Exercise:
Transcribe only the lines between the first line of the records and the line containing "localparam [31:0] INITSUM", inclusive, exactly as written.

=====

Source: an optimization exercise on an open RTL-to-GDS flow (aim: small area, a short achievable clock period and few clock cycles per item). Production flows keep margins and buffers that such runs may drop. At most, simulation tests tie the RTL to the original design; equivalence was not proved. Power and IR drop assume default switching activity.

==> module teavault_cipher, before the edit <==
module teavault_cipher (
    input  wire         clk,
    input  wire         rst,           
    input  wire         in_valid,
    output wire         in_ready,
    input  wire         in_decrypt,    
    input  wire [127:0] in_key,
    input  wire [63:0]  in_block,
    output wire         out_valid,
    input  wire         out_ready,
    output wire [63:0]  out_block
);
    localparam [31:0] DELTA   = 32'h9E3779B9;
    localparam [31:0] INITSUM = 32'h2C15E7F9;    
    function [31:0] add32(input [31:0] x, input [31:0] y, input ci);
        reg [31:0] g, p, gg, pp, gn, pn;
        integer i, l;
        begin
            g = x & y;
            p = x ^ y;
            gg = g; pp = p;
            gg[0] = g[0] | (p[0] & ci);
            for (l = 0; l < 5; l = l + 1) begin
                gn = gg; pn = pp;
                for (i = 0; i < 32; i = i + 1)
                    if (i[l]) begin
                        gn[i] = gg[i] | (pp[i] & gg[((i >> l) << l) - 1]);
                        pn[i] = pp[i] & pp[((i >> l) << l) - 1];
                    end
                gg = gn; pp = pn;
            end
            add32 = p ^ {gg[30:0], ci};
        end
    endfunction
    function [31:0] add32i(input [31:0] x, input [31:0] y, input inv);
        reg [31:0] g, p, gg, pp, gn, pn;
        integer i, l;
        begin
            g = x & y;
            p = x ^ y;
            gg = g; pp = p;
            for (l = 0; l < 5; l = l + 1) begin
                gn = gg; pn = pp;
                for (i = 0; i < 32; i = i + 1)
                    if (i[l]) begin
                        gn[i] = gg[i] | (pp[i] & gg[((i >> l) << l) - 1]);
                        pn[i] = pp[i] & pp[((i >> l) << l) - 1];
                    end
                gg = gn; pp = pn;
            end
            add32i = (p ^ {32{inv}}) ^ {gg[30:0], 1'b0};
        end
    endfunction
    function [31:0] add32bk(input [31:0] x, input [31:0] y, input ci);
        reg [31:0] g, p, gg, pp;
        integer i, l;
        begin
            g = x & y;
            p = x ^ y;
            gg = g; pp = p;
            gg[0] = g[0] | (p[0] & ci);
            for (l = 0; l < 5; l = l + 1)
                for (i = 0; i < 32; i = i + 1)
                    if (((i + 1) % (2 << l)) == 0) begin
                        gg[i] = gg[i] | (pp[i] & gg[i - (1 << l)]);
                        pp[i] = pp[i] & pp[i - (1 << l)];
                    end
            for (l = 3; l >= 0; l = l - 1)
                for (i = 0; i < 32; i = i + 1)
                    if (((i + 1) % (2 << l)) == (1 << l) && i >= (2 << l)) begin
                        gg[i] = gg[i] | (pp[i] & gg[i - (1 << l)]);
                        pp[i] = pp[i] & pp[i - (1 << l)];
                    end
            add32bk = p ^ {gg[30:0], ci};
        end
    endfunction
    function [31:0] add32sp4(input [31:0] x, input [31:0] y, input ci);
        reg [31:0] g, p;
        reg [31:0] c;   
        reg [31:0] BG, BP, GG, PP, GN, PN;   
        integer i, j, l, nb;
        begin
            g = x & y; p = x ^ y;
            nb = 32 / 4;
            for (i = 0; i < 32 / 4; i = i + 1) begin
                BG[i] = 1'b0; BP[i] = 1'b1;
                for (j = 0; j < 4; j = j + 1) begin
                    BG[i] = g[i*4+j] | (p[i*4+j] & BG[i]);
                    BP[i] = BP[i] & p[i*4+j];
                end
            end
            GG = BG; PP = BP;
            for (l = 0; l < 5; l = l + 1) begin
                GN = GG; PN = PP;
                for (i = 0; i < 32 / 4; i = i + 1)
                    if (i[l]) begin
                        GN[i] = GG[i] | (PP[i] & GG[((i >> l) << l) - 1]);
                        PN[i] = PP[i] & PP[((i >> l) << l) - 1];
                    end
                GG = GN; PP = PN;
            end
            for (i = 0; i < 32 / 4; i = i + 1) begin
                c[i*4] = (i == 0) ? ci : (GG[i-1] | (PP[i-1] & ci));
                for (j = 1; j < 4; j = j + 1)
                    c[i*4+j] = g[i*4+j-1] | (p[i*4+j-1] & c[i*4+j-1]);
            end
            add32sp4 = p ^ c;
        end
    endfunction
    reg        busy;       
    reg        full;       
    reg        ph;         
    reg        last;       
    reg        nz;         
    reg        sub;        
    reg [7:0]  cnt;        
    reg        dec;
    reg [31:0] a, b;       
    reg [31:0] sum;        
    reg [63:0] kp;         
    wire [31:0] ka  = kp[63:32];
    wire [31:0] kb  = kp[31:0];
    wire [31:0] t1, t2, t3;
    tv_add_bk u_t1 (.x(b << 4), .y(ka),  .ci(1'b0), .s(t1));    
    tv_add_bk u_t2 (.x(b),      .y(sum), .ci(1'b0), .s(t2));    
    tv_add_bk u_t3 (.x(b >> 5), .y(kb),  .ci(1'b0), .s(t3));    
    wire [31:0] f   = t1 ^ t2 ^ t3;
    wire [31:0] fz  = f & {32{nz}};                  
    wire [31:0] ax  = a ^ {32{sub}};
    wire [31:0] nb  = add32i(ax, fz, sub);           
    wire [31:0] dd  = {DELTA[31:1] ^ {31{dec}}, 1'b1};    
    assign in_ready  = last;
    assign out_valid = full;
    assign out_block = {a, b};
    always @(posedge clk) begin
        if (dec ^ (busy & ~cnt[0]))
            kp <= in_key[63:0];
        else
            kp <= in_key[127:64];
        if (busy) begin
            a   <= b;
            if (cnt[0])
                sum <= add32bk(sum, dd, 1'b0);
            cnt <= cnt + 8'd1;
            nz  <= (cnt != 8'd127);
            sub <= dec & (cnt != 8'd127);
        end else begin
            if (!full || out_ready)
                a <= ph ? in_block[63:32] : in_block[31:0];
            sum <= dec ? INITSUM : DELTA;
            cnt <= dec ? 8'd255 : 8'd0;
            dec <= in_decrypt;
            nz  <= ph & ~dec;
            sub <= 1'b0;
        end
        if (!full || out_ready)
            b <= nb;
        if (rst) begin
            busy <= 1'b0;
            full <= 1'b0;
            ph   <= 1'b0;
            last <= 1'b0;
        end else if (busy) begin
            last <= ~last & (cnt == (dec ? 8'd127 : 8'd126));
            if (last) begin
                busy <= 1'b0;
                full <= 1'b1;
            end
        end else if (full) begin
            if (out_ready) begin
                full <= 1'b0;
                ph   <= in_valid;
            end
        end else if (ph) begin
            ph   <= 1'b0;
            busy <= 1'b1;
        end else begin
            ph   <= in_valid;
        end
    end
endmodule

=====

The completed task:
Source: an optimization exercise on an open RTL-to-GDS flow (aim: small area, a short achievable clock period and few clock cycles per item). Production flows keep margins and buffers that such runs may drop. At most, simulation tests tie the RTL to the original design; equivalence was not proved. Power and IR drop assume default switching activity.

==> module teavault_cipher, before the edit <==
module teavault_cipher (
    input  wire         clk,
    input  wire         rst,           
    input  wire         in_valid,
    output wire         in_ready,
    input  wire         in_decrypt,    
    input  wire [127:0] in_key,
    input  wire [63:0]  in_block,
    output wire         out_valid,
    input  wire         out_ready,
    output wire [63:0]  out_block
);
    localparam [31:0] DELTA   = 32'h9E3779B9;
    localparam [31:0] INITSUM = 32'h2C15E7F9;    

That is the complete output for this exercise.